Our health checks and deployments to certain target servers have started failing today, and I have been unable to determine a cause. It is specifically the servers to which Octopus should connect using SSH - all of them.
I’ve checked that we can connect to those servers ourselves, and I’ve checked the IP address whitelists to ensure that Octopus should be granted access, and yet all attempts to have Octopus connect to these servers has failed.
The failures seems to have started between about 5 and 21 hours ago - sometime overnight, our time.
Any advice on how we can more precisely determine the cause of the failure? Is there anything going on at the Octopus end that we should know about, that might be a factor?
I can pull the call stack of the failure out of the logs, but it doesn’t seem to say anything very interesting. We already know that the SSH simply cannot find the target.
I’ve checked the instance and other than an update to 2020.3.3 three days ago, there haven’t been any other changes to the instance.
Scanning the Octopus server logs for the past day, the only issue I can see is that your storage limit was reached around 7-8 hours ago causing a lot of of failures with log files and any other process that needs to write to the storage.
It looks like the space being used may have decreased very slightly since then, but it is still hovering near the limit: 19.01 / 20.00 GB. You will need to review the retention policies in place within lifecycles and the package repository to work on reducing this.
To look into the issue any further I’ll need to log in to your instance, are you happy for me to do this?
Regarding the storage space, yes, I’m aware that we hit the limit earlier today, and I deleted a number of unneeded packages to reduce the amount of space in use.
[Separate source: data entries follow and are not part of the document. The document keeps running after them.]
[config.mk]
export PLATFORM = sky130hd
export DESIGN_NAME = pll_divider_latches
export DESIGN_NICKNAME = d
export VERILOG_FILES = /design/src/hw/pll_latch_pkg.sv /design/src/hw/pll_divider_latches.sv
export SDC_FILE = /design/constraint.sdc
export NUM_CORES = 1
export LEC_CHECK = 0
export ABC_CLOCK_PERIOD_IN_PS = 2800
export BUFFER_PORTS_ARGS = -buffer_cell sky130_fd_sc_hd__buf_2
export CORE_MARGIN = 10
export CORE_UTILIZATION = 60
export DETAILED_ROUTE_END_ITERATION = 16
export HOLD_SLACK_MARGIN = 0.03
export PLACE_DENSITY_LB_ADDON = 0.05
export SYNTH_ARGS = -nofsm -noshare
export SYNTH_HDL_FRONTEND = slang
export SYNTH_SLANG_ARGS = --single-unit
[constraint.sdc]
create_clock -name i_mclk -period 2.8 [get_ports i_mclk]
set_clock_uncertainty 0.05 [all_clocks]
set_input_delay 0.28 -clock i_mclk [delete_from_list [all_inputs] [get_ports i_mclk]]
set_output_delay 0.28 -clock i_mclk [all_outputs]
set_load 0.1 [all_outputs]
[src/hw/pll_latch_pkg.sv]
// shared constants for the serial divider latch bank
package pll_latch_pkg;
    localparam int WORD_W        = 24;
    localparam int A_W           = 5;
    localparam int B_W           = 13;
    localparam int R_W           = 14;
    // latch select codes (bit1, bit0)
    localparam logic [1:0] SEL_CONTROL = 2'h0;
    localparam logic [1:0] SEL_REF     = 2'h1;
    localparam logic [1:0] SEL_FEEDBK  = 2'h2;
    // control latch fields
    localparam int CTL_CORE_POWER_LSB = 2;
    localparam int CTL_COUNTER_RESET  = 4;
    localparam int CTL_OUTSEL_LSB     = 5;
    localparam int CTL_PHASE_POL      = 8;
    localparam int CTL_PUMP_GAIN      = 10;
    // feedback latch fields
    localparam int N_A_LSB            = 2;
    localparam int N_B_LSB            = 8;
    localparam int N_PUMP_GAIN        = 21;
    localparam int N_HALVING          = 22;
    localparam int N_PRESC_SRC        = 23;
    // reference latch fields
    localparam int R_COUNT_LSB        = 2;
    localparam int R_BACKLASH_LSB     = 16;
    localparam int R_LOCK_PREC        = 18;
    localparam int R_TEST             = 19;
    localparam int R_BAND_DIV_LSB     = 20;
    // reset values
    localparam logic [WORD_W-1:0] CTL_RESET = 24'h000000;
    localparam logic [WORD_W-1:0] N_RESET   = 24'h000000;
    localparam logic [WORD_W-1:0] R_RESET   = 24'h000000;
    // lock detect counts
    localparam logic [2:0] LOCK_CNT_FINE   = 3'h5;
    localparam logic [2:0] LOCK_CNT_COARSE = 3'h3;
endpackage

[src/hw/pll_divider_latches.sv]
// serial latch bank and divider configuration of the synthesizer
`timescale 1ns/100ps
module pll_divider_latches
    import pll_latch_pkg::*;
#(
    parameter int PRESCALER = 8    // dual-modulus prescaler value
) (
    input  wire logic              i_mclk,          // system clock 100 MHz
    input  wire logic              i_rst_n,         // synchronous reset, low active
    input  wire logic              i_sclk,          // serial clock pin
    input  wire logic              i_sdata,         // serial data pin
    input  wire logic              i_load_strobe,   // load strobe pin
    input  wire logic              i_ref_div_pulse, // reference divider output pulse
    input  wire logic              i_phase_ok,      // phase error under 15 ns this cycle
    input  wire logic [7:0]        i_mux_sources,   // internal signals for output mux
    output logic                   o_muxed_test_output, // multiplexed output pin
    output logic                   o_phase_polarity_bit, // detector polarity
    output logic                   o_counter_reset, // counters held in reset
    output logic [1:0]             o_core_power,    // core power code
    output logic [A_W-1:0]         o_a_count,       // A counter value
    output logic [B_W-1:0]         o_b_count,       // B counter value
    output logic [19:0]            o_feedback_ratio, // P*B+A
    output logic                   o_pump_gain_bit, // 1 current setting 2
    output logic                   o_output_halving_bit, // output divide-by-two
    output logic                   o_prescaler_source_bit, // halved output to prescaler
    output logic [R_W-1:0]         o_r_count,       // reference divide ratio
    output logic [1:0]             o_backlash_width, // antibacklash width code
    output logic                   o_locked,        // digital lock detect
    output logic                   o_band_clock     // band select clock enable pulse
);

    // refuse prescaler values outside 1 to 64, which keep P*B+A within 19 bits
    if (PRESCALER < 1 || PRESCALER > 64) begin : g_bad_prescaler
        $error("PRESCALER out of range");
    end

    ////////////////////////////////////////////////////////////////////////
    // pin synchronisers
    logic [2:0] sclk_s1_r;
    logic [2:0] sclk_s2_r;
    logic       sclk_d_r;
    logic       strobe_d_r;

    // two flops per pin, then a delayed copy for edges
    always_ff @(posedge i_mclk) begin
        if (!i_rst_n) begin
            sclk_s1_r <= 3'h0;
            sclk_s2_r <= 3'h0;
            sclk_d_r  <= 1'b0;
            strobe_d_r <= 1'b0;
        end else begin
            sclk_s1_r <= {i_load_strobe, i_sdata, i_sclk};
            sclk_s2_r <= sclk_s1_r;
            sclk_d_r  <= sclk_s2_r[0];
            strobe_d_r <= sclk_s2_r[2];
        end
    end

    wire sclk_rise = sclk_s2_r[0] & ~sclk_d_r;
    wire strobe_rise = sclk_s2_r[2] & ~strobe_d_r;
    wire data_bit  = sclk_s2_r[1];

    ////////////////////////////////////////////////////////////////////////
    // input shift register, msb first
    logic [WORD_W-1:0] shift_r;
    logic [WORD_W-1:0] shift_nxt;

    assign shift_nxt = {shift_r[WORD_W-2:0], data_bit};

    always_ff @(posedge i_mclk) begin
        if (!i_rst_n) begin
            shift_r <= 24'h000000;
        end else if (sclk_rise) begin
            shift_r <= shift_nxt;
        end
    end

    ////////////////////////////////////////////////////////////////////////
    // latch decode on load strobe edge
    wire [1:0] sel      = shift_r[1:0];
    wire       load_ctl = strobe_rise && (sel == SEL_CONTROL);
    wire       load_n   = strobe_rise && (sel == SEL_FEEDBK);
    wire       load_r   = strobe_rise && (sel == SEL_REF);

    logic [WORD_W-1:0] ctl_r;
    logic [WORD_W-1:0] n_r;
    logic [WORD_W-1:0] r_r;
    logic              gain_r;

    // latches move only on the strobe edge
    always_ff @(posedge i_mclk) begin
        if (!i_rst_n) begin
            ctl_r  <= CTL_RESET;
            n_r    <= N_RESET;
            r_r    <= R_RESET;
            gain_r <= 1'b0;
        end else begin
            if (load_ctl) begin
                ctl_r  <= shift_r;
                gain_r <= shift_r[CTL_PUMP_GAIN];
            end
            if (load_n) begin
                n_r    <= shift_r;
                gain_r <= shift_r[N_PUMP_GAIN];
            end
            if (load_r) begin
                r_r <= shift_r;
            end
        end
    end

    ////////////////////////////////////////////////////////////////////////
    // field decode
    wire [A_W-1:0] a_val  = n_r[N_A_LSB +: A_W];
    wire [B_W-1:0] b_val  = n_r[N_B_LSB +: B_W];
    wire [R_W-1:0] r_val  = r_r[R_COUNT_LSB +: R_W];
    wire [2:0]     outsel = ctl_r[CTL_OUTSEL_LSB +: 3];
    wire           test_on = r_r[R_TEST];
    wire [19:0]    ratio  = 20'(PRESCALER) * 20'(b_val) + 20'(a_val);
    wire [1:0]     band_div = r_r[R_BAND_DIV_LSB +: 2];
    // test bit set forces mux output low, otherwise output from normal select
    wire           mux_bit = test_on ? 1'b0 : i_mux_sources[outsel];

    ////////////////////////////////////////////////////////////////////////
    // lock detect on reference pulses
    logic [2:0] lock_cnt_r;
    wire  [2:0] lock_need = r_r[R_LOCK_PREC] ? LOCK_CNT_FINE : LOCK_CNT_COARSE;
    wire        cnt_reset = ctl_r[CTL_COUNTER_RESET];

    always_ff @(posedge i_mclk) begin
        if (!i_rst_n || cnt_reset) begin
            lock_cnt_r <= 3'h0;
        end else if (i_ref_div_pulse) begin
            if (!i_phase_ok) begin
                lock_cnt_r <= 3'h0;
            end else if (lock_cnt_r < lock_need) begin
                lock_cnt_r <= lock_cnt_r + 3'h1;
            end
        end
    end

    ////////////////////////////////////////////////////////////////////////
    // band select clock divider: 1, 2, 4 or 8
    logic [2:0] band_cnt_r;
    wire  [2:0] band_top = 3'((4'h1 << band_div) - 4'h1);
    wire        band_hit = i_ref_div_pulse && (band_cnt_r >= band_top);

    always_ff @(posedge i_mclk) begin
        if (!i_rst_n || cnt_reset) begin
            band_cnt_r <= 3'h0;
        end else if (i_ref_div_pulse) begin
            band_cnt_r <= band_hit ? 3'h0 : band_cnt_r + 3'h1;
        end
    end

    ////////////////////////////////////////////////////////////////////////
    // registered outputs, one short process each

    // selected internal signal onto the shared output pin
    always_ff @(posedge i_mclk) begin
        if (!i_rst_n) begin
            o_muxed_test_output <= 1'b0;
        end else begin
            o_muxed_test_output <= mux_bit;
        end
    end

    // detector polarity, 1 for passive filters
    always_ff @(posedge i_mclk) begin
        if (!i_rst_n) begin
            o_phase_polarity_bit <= 1'b0;
        end else begin
            o_phase_polarity_bit <= ctl_r[CTL_PHASE_POL];
        end
    end

    // counter reset hold, must be 0 in normal use
    always_ff @(posedge i_mclk) begin
        if (!i_rst_n) begin
            o_counter_reset <= 1'b0;
        end else begin
            o_counter_reset <= cnt_reset;
        end
    end

    // core power code as written by the host
    always_ff @(posedge i_mclk) begin
        if (!i_rst_n) begin
            o_core_power <= 2'h0;
        end else begin
            o_core_power <= ctl_r[CTL_CORE_POWER_LSB +: 2];
        end
    end

    // A counter value, full 0 to 31 range
    always_ff @(posedge i_mclk) begin
        if (!i_rst_n) begin
            o_a_count <= '0;
        end else begin
            o_a_count <= a_val;
        end
    end

    // B counter value, host keeps it at 3 or above
    always_ff @(posedge i_mclk) begin
        if (!i_rst_n) begin
            o_b_count <= '0;
        end else begin
            o_b_count <= b_val;
        end
    end

    // overall feedback ratio, moves together with A and B
    always_ff @(posedge i_mclk) begin
        if (!i_rst_n) begin
            o_feedback_ratio <= 20'h00000;
        end else begin
            o_feedback_ratio <= ratio;
        end
    end

    // shared pump gain, latest latch write wins
    always_ff @(posedge i_mclk) begin
        if (!i_rst_n) begin
            o_pump_gain_bit <= 1'b0;
        end else begin
            o_pump_gain_bit <= gain_r;
        end
    end

    // output divide-by-two enable
    always_ff @(posedge i_mclk) begin
        if (!i_rst_n) begin
            o_output_halving_bit <= 1'b0;
        end else begin
            o_output_halving_bit <= n_r[N_HALVING];
        end
    end

    // prescaler fed from halved or fundamental output
    always_ff @(posedge i_mclk) begin
        if (!i_rst_n) begin
            o_prescaler_source_bit <= 1'b0;
        end else begin
            o_prescaler_source_bit <= n_r[N_PRESC_SRC];
        end
    end

    // reference divide ratio
    always_ff @(posedge i_mclk) begin
        if (!i_rst_n) begin
            o_r_count <= '0;
        end else begin
            o_r_count <= r_val;
        end
    end

    // antibacklash pulse width code
    always_ff @(posedge i_mclk) begin
        if (!i_rst_n) begin
            o_backlash_width <= 2'h0;
        end else begin
            o_backlash_width <= r_r[R_BACKLASH_LSB +: 2];
        end
    end

    // lock flag, forced low while counters are held
    always_ff @(posedge i_mclk) begin
        if (!i_rst_n) begin
            o_locked <= 1'b0;
        end else begin
            o_locked <= (lock_cnt_r >= lock_need) && !cnt_reset;
        end
    end

    // band select clock pulse, one cycle after the reference pulse
    always_ff @(posedge i_mclk) begin
        if (!i_rst_n) begin
            o_band_clock <= 1'b0;
        end else begin
            o_band_clock <= band_hit && !cnt_reset;
        end
    end

endmodule

Word level (Yosys, flattened, before mapping)
Index checks and enable logic that the tools add are counted.
Widths: inputs -> output; s select.
- add/subtract/negate cells: 4
- magnitude comparators: 4
- equality and inequality tests: 3
- shifts and indexed selects: 1
- muxes and demuxes: 8
- bitwise logic cells: 5
- reductions and logical operators: 13
- operator list (cell ; number):
    $add 16x5->17 ; 1
    $mux 3 ; 4
    $add 3x1->3 const B ; 2
    $ge 3x3->1 ; 2
    $logic_and 1x1->1 ; 6
    $lt 3x4->1 const B ; 1
    $bmux 1 s3 ; 1
    $lt 3x3->1 ; 1
    $mux 1 ; 3
    $not 1->1 ; 3
    $shl 1x2->3 const A ; 1
    $sub 3x1->3 const B ; 1
    $and 1x1->1 ; 2
    $eq 2x1->1 const B ; 1
    $eq 2x2->1 const B ; 1
    $logic_not 1->1 ; 2
    $logic_not 2->1 ; 1
    $ne 2x1->1 const B ; 1
    $reduce_and 2->1 ; 1
    $reduce_bool 2->1 ; 1
    $reduce_or 2->1 ; 1
    $logic_or 1x1->1 ; 1
- register bits: 158
- input bits: 15
- output and inout port bits: 64
- logic and storage cells: 63

Depth between registers and ports, before layout
Gate-level depths: netlist of the first run.
- depth in word-level cells: 5
- mapped depth: 6
- gate-level depth less buffers: 6

Least setup slack after synthesis of the first run
OpenSTA, ideal clock, no wires.
- kind: flip-flop to output port
- start point: register o_a_count[0] (netlist name)
- end point: output o_feedback_ratio[0]
- arrival time: 1.356 ns
- required time: 2.470 ns
- slack: 1.114 ns
- stages on the path, launching flop included: 2
- path buffers: 1
- cell sequence: dfxtp_1 -> buf_4
- RTL lines (item ; RTL line ; source):
    end: declaration ; pll_divider_latches.sv:22 ; output logic [19:0] o_feedback_ratio,

Worst setup path in the final report of the first run
- start point: register r_r[21]
- end point: register band_cnt_r[2]
- cells in the longest elaborated chain, start to end: 5
- ends and longest elaborated chain (item ; RTL line ; source):
    start: declaration ; pll_divider_latches.sv:87 ; logic [WORD_W-1:0] r_r;
    start signal: assignment ; pll_divider_latches.sv:107 ; r_r <= shift_r;
    $shl 1x2->3 ; pll_divider_latches.sv:145 ; wire [2:0] band_top = 3'((4'h1 << band_div) - 4'h1);
    $sub 3x1->3 ; pll_divider_latches.sv:145 ;
    $ge 3x3->1 ; pll_divider_latches.sv:146 ; wire band_hit = i_ref_div_pulse && (band_cnt_r >= band_top);
    $logic_and 1x1->1 ; pll_divider_latches.sv:146 ;
    $mux 3 ; pll_divider_latches.sv:152 ; band_cnt_r <= band_hit ? 3'h0 : band_cnt_r + 3'h1;
    end signal: assignment ; pll_divider_latches.sv:152 ;
    end: declaration ; pll_divider_latches.sv:144 ; logic [2:0] band_cnt_r;
Every way passes these cells.
A chain may end at the register's enable or synchronous reset.

==> summary.txt, run 1 <==
Synthesis
  • Synth Instances: 554
  • Asr flop ratio synth: 0
  • Synth unique cells: 44
  • Mean Syn Cell Area: ~9.6 um2
  • Synth Register Bits: 144
  • Ys flop type: dfxtp_1
  • Post-Syn Area: 5300 um2
  • Sequential area share after synthesis: 0.544
  • Number of synthesized flops with an enable pin: 0
  • Yosys synthesis warning count: 0

Power
  • Peak VDD IR: 0.542 mV
  • Pwr/cell area: 684 nW/um2
  • Power Total: 4.27 mW
  • Leak: between 2 and 3 nW

Clock tree
  • Htree depth: 4
  • CTS tree: yes
  • Clk slew on worst S/H paths: ~0.06 ns
  • Clock buffer depth: 2
  • Clock Sinks: 144
  • CTS root buf: clkbuf_8
  • CTS buffer count: 17
  • Clk Latency, worst-skew pair: ~0.51 ns

STA
  • Worst-Margin Slew: 0.931 ns
  • Final setup TNS: 0 ns
  • Rel. slew slack: 0.379
  • Final hold vios: 0
  • Period utilization: 0.648
  • Fmax: 0.551 GHz
  • RSZ-0062 raised after global routing: false
  • Crit path time final: roughly 1.8 ns
  • Final Max Slew Viols: 0
  • Final setup viols: 0

Place
  • Dpl cell area: 5650 um2
  • PortBufs: 75
  • HPWL Detailed: 7170 um
  • Routability cong.: just over 0.8

Setup path
  • Critical path arrival: between 2 and 2.5 ns
  • Worst Setup SP: r_r[21]
  • CP Capture Type: flip-flop
  • CP startpoint kind: flip-flop
  • Max Fanout on Critical Path: 5
  • Critical path class: flip-flop to flip-flop
  • CP required: 3.18 ns
  • R2r startpoint: r_r[21]

Route
  • Vias: ~3.8k
  • DR DRC count: 0
  • DRT Wirelength: 10,600 um
  • Avg WL per Cell: between 10 and 15 um
  • Post-DRT Antenna Nets: 0
  • Vias per cell: slightly above 5
  • Iter 0 DRT Violations: 187
  • First-pass DRT Iterations: 4

Layout
  • Commonest non-fill, non-tap cells in the layout: nand2_1, dfxtp_1, buf_2
  • # nets final: approximately 640
  • Most common cell after layout, fill and taps aside: nand2_1
  • Cell area after layout: ~6200 um2
  • Fin util: 0.720
  • Area grow syn2layout: 17.9%
  • Ant. Diodes: 0
  • Share of layout cells above drive strength 1: 0.197

Floorplanning
  • Std-Cell Rows: 34
  • Core area: 8680 um2
  • Chip Height: between 100 and 150 um
  • Die ar.: 13,000 um2
  • I/O pin total: 79
  • Initial Util: 0.611
  • Die X: 114 um

Min path
  • HP Class: input pin to flip-flop
  • Hold Crit Start: i_ref_div_pulse

Global route
  • Overflow after GRT: 0
  • Pin count of the biggest net entering global routing: 69
  • Routing usage on met1: 0.191
  • First-pass GRT wire length: 18,200 um
  • Met2 Usage GRT: 0.291
  • GR Util met3: 0.0583
  • Tot GR Track Use: 0.170
  • Initial antenna violation count: 0
  • Number of global-route vias before repair: around 3.9k
  • GRT busiest layer: met2

Run
  • Max_cap viols: 0

Outcome
  • Status: finished clean
==> per-layer routing <==
metal  vias up  wire [um]
met5         -          0
met2        81       5200
li1       1919          -
met1      1775       4600
met4         0        171
met3        16        569
==> state kept, by name, indices dropped and copies added (netlist names), 5 cells and up <==
signal and flops:
o_b_count 13, r_r 20, n_r 20, shift_r 24, o_r_count 14, ctl_r 7, o_a_count 5, o_feedback_ratio 14
==> logic make-up after synthesis <==
family / Yosys count / synth area share
compound gates: 86 / 0.123
xor+xnor: 8 / 0.0132
fa+ha+maj: 10 / 0.0250
buf+inv: 43 / 0.0392
flops: 144 / 0.544
mux: 7 / 0.0187
other cells: 1 / 0.000708
simple gates: 255 / 0.236
==> area by class of cell <==
class,instances,area (um2)
well taps,108,135
inverters,4,15.0
fillers,701,2430
flip-flops and latches,144,2880
clock buffers,18,428
repair buffers,82,435
multi-input cells,369,2220
clock inverters,14,134
==> worst paths after layout <==
path                   endpoint  slack, ns  cells past startpoint
setup / recovery  band_cnt_r[2]       0.99                      6
setup reg to reg  band_cnt_r[2]       0.99                      6
hold / removal    band_cnt_r[0]       0.05                      3
hold reg to reg    sclk_s2_r[0]       0.38                      1
==> stage by stage <==
step	setup WS, ns	instances	hold WS, ns
6_report	0.985	739	0.0514
5_1_grt	0.847	739	0.0449
4_1_cts	0.970	739	0.0313
3_5_place_dp	0.969	704	0.373
3_3_place_gp	1.04	704	0.366
2_1_floorplan	1.11	556	0.348
==> synth_stat cells, types with 2 or more instances <==
| cell | number | area [um2] |
|---|---|---|
| a21boi_0 | 52 | 390 |
| a21boi_1 | 20 | 150 |
| a21o_1 | 3 | 22.5 |
| a21oi_1 | 4 | 20.0 |
| a31oi_1 | 4 | 25.0 |
| and2_1 | 59 | 369 |
| and3_1 | 3 | 18.8 |
| buf_2 | 9 | 45.0 |
| buf_4 | 9 | 67.6 |
| clkbuf_1 | 20 | 75.1 |
| dfxtp_1 | 144 | 2880 |
| ha_1 | 9 | 113 |
| inv_1 | 4 | 15.0 |
| mux2_2 | 3 | 33.8 |
| mux2i_1 | 2 | 20.0 |
| mux4_2 | 2 | 45.0 |
| nand2_1 | 152 | 571 |
| nand2b_1 | 8 | 50.1 |
| nand3_1 | 8 | 40.0 |
| nand4_1 | 2 | 12.5 |
| nor2_1 | 3 | 11.3 |
| nor2b_1 | 5 | 31.3 |
| nor3b_1 | 2 | 15.0 |
| xnor2_1 | 4 | 35.0 |
| xor2_1 | 4 | 35.0 |
==> critical path, stage by stage, from the launching register on <==
cell and delay, ns:
dfxtp_1 0.33, or2_2 0.29, ha_1 0.27, nand2b_1 0.15
a31oi_1 0.35, nand4b_1 0.14, a31oi_1 0.16
==> power by group <==
part | internal (mW) | switching [mW]
Sequential | 2.06 | 0.00416
Combinational | 0.0392 | 0.0796
Clock | 1.21 | 0.880
==> timing repair <==
action	CTS	global route
endpoints found under the setup margin	0	0
endpoints found under the hold margin	3	0
setup buffers	0	0
gates resized for setup	0	0
hold buffers	3	0
Note: power is estimated with default switching activity, not from simulation.
==> run 2, diff against run 1 <==
ABC_CLOCK_PERIOD_IN_PS = 1600   (was 2800)
CORE_UTILIZATION = 51   (was 60)
clock period = 1.6 ns   (was 2.8 ns; I/O delays follow)
==> run 2 against run 1 <==
Fmax grew 18%. Register-to-register slack lost 0.92 ns. Die area grew 14%. Count of clock-buffer cells in the layout grew 3. Wire length grew 3.4%. Non-clock buffer count grew 26. Sequential power grew 75%. Utilization shrank 6.6 points. Via count grew 1.1%. Combinational power grew 86%. Clock power grew 110%. Critical path type unchanged. Critical endpoint is now o_feedback_ratio[13]. Largest power group unchanged.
Obviously this is only a stopgap measure.
Well, just as mysteriously as the connections started failing one night, they started working again the next night.
Since the target servers are also cloud services, there’s only so much “local network infrastructure” to check, but I’ll trawl through logs on the other end to see if I spot anything. At the moment, though, it’s working, so all good.
Thank you for your attempts to identify a cause. I’ll post again if it fails again.